● **Problem requirements**
Copy each line below that contains "placement".

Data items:
Content starts
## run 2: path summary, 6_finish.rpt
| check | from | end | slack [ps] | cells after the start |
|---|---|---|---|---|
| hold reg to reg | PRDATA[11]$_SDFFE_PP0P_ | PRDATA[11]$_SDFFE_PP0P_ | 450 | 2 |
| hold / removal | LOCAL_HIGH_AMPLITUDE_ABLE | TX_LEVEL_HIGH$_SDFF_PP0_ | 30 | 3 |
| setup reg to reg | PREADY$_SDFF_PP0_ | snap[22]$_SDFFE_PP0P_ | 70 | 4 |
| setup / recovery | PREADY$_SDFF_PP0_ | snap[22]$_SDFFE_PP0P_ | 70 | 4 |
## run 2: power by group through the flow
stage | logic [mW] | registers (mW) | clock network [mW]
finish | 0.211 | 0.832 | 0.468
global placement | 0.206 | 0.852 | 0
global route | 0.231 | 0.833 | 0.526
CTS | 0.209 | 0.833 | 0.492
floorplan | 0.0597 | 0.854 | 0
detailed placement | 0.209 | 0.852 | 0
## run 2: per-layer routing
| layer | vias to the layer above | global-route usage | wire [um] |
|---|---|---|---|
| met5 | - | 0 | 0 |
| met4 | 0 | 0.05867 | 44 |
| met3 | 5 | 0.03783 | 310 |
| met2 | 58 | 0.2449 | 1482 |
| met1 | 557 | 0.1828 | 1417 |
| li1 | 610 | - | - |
File: config.mk
export PLATFORM = sky130hd
export DESIGN_NAME = vdb_balance_top
export DESIGN_NICKNAME = d
export VERILOG_FILES = /design/src/rtl/vdb_pkg.sv /design/src/rtl/vdb_code_decoder.sv /design/src/rtl/vdb_balance_top.sv
export SDC_FILE = /design/constraint.sdc
export NUM_CORES = 1
export LEC_CHECK = 0
export BUFFER_PORTS_ARGS = -buffer_cell sky130_fd_sc_hd__buf_4
export CORE_ASPECT_RATIO = 1.75
export CORE_MARGIN = 4
export CORE_UTILIZATION = 45
export DETAILED_ROUTE_END_ITERATION = 6
export PLACE_DENSITY = 0.61
export SYNTH_ARGS = -nofsm -noshare
export SYNTH_HDL_FRONTEND = slang
export SYNTH_HIERARCHICAL = 1
export SYNTH_SLANG_ARGS = --single-unit
File: constraint.sdc
create_clock -name SYS_CLK -period 54.5 [get_ports SYS_CLK]
set_clock_uncertainty 0.05 [all_clocks]
set_input_delay 5.45 -clock SYS_CLK [delete_from_list [all_inputs] [get_ports SYS_CLK]]
set_output_delay 5.45 -clock SYS_CLK [all_outputs]
set_load 0.01 [all_outputs]
File: src/rtl/vdb_pkg.sv
// shared constants and types for the code decoder and current balance block
package vdb_pkg;

	// ************************************************************
	// register map
	// ************************************************************
	localparam logic [7:0] ADDR_CTRL = 8'h00;
	localparam logic [7:0] ADDR_PERIOD = 8'h04;
	localparam logic [7:0] ADDR_STATUS = 8'h08;
	localparam logic [7:0] ADDR_AVG = 8'h0c;
	localparam logic [7:0] ADDR_ERR1 = 8'h10;
	localparam logic [7:0] ADDR_ERR2 = 8'h14;

	// control fields: enable, filter shift, correction gain shift
	localparam int CTRL_EN_BIT = 0;
	localparam int CTRL_FILT_LSB = 1;
	localparam int CTRL_FILT_W = 3;
	localparam int CTRL_GAIN_LSB = 4;
	localparam int CTRL_GAIN_W = 4;
	localparam logic [7:0] CTRL_RST = 8'h05;

	// status fields
	localparam int STAT_OFF_BIT = 16;
	localparam int STAT_SINGLE_BIT = 17;

	// ************************************************************
	// timing
	// ************************************************************
	localparam int SYS_CLK_HZ = 250_000_000;
	localparam int FSW_DEFAULT_HZ = 1_000_000;
	localparam logic [15:0] PERIOD_RST = 16'(SYS_CLK_HZ / FSW_DEFAULT_HZ);
	localparam logic [15:0] PERIOD_MIN = 16'h000c;
	localparam int NCH = 2;

	// ************************************************************
	// code tables, setpoint in units of 0.1 mV
	// ************************************************************
	typedef enum logic [1:0] {TBL_SIX, TBL_FIRST, TBL_LOW} vdb_table_t;
	localparam logic [15:0] SP_BASE_LOW = 16'h1f40;
	localparam logic [15:0] SP_BASE_FIRST = 16'h2af8;
	localparam logic [15:0] SP_BASE_SIX = 16'h20b7;
	localparam logic [15:0] SP_STEP5 = 16'h00fa;
	localparam logic [15:0] SP_STEP6 = 16'h007d;
	localparam logic [4:0] CODE5_TOP = 5'h1e;
	localparam logic [4:0] CODE5_OFF = 5'h1f;
	localparam logic [5:0] CODE6_ANCHOR = 6'h14;
	localparam logic [5:0] CODE6_SKIP = 6'h02;

endpackage : vdb_pkg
Content ends
● **Result of this task**
global placement | 0.206 | 0.852 | 0
detailed placement | 0.209 | 0.852 | 0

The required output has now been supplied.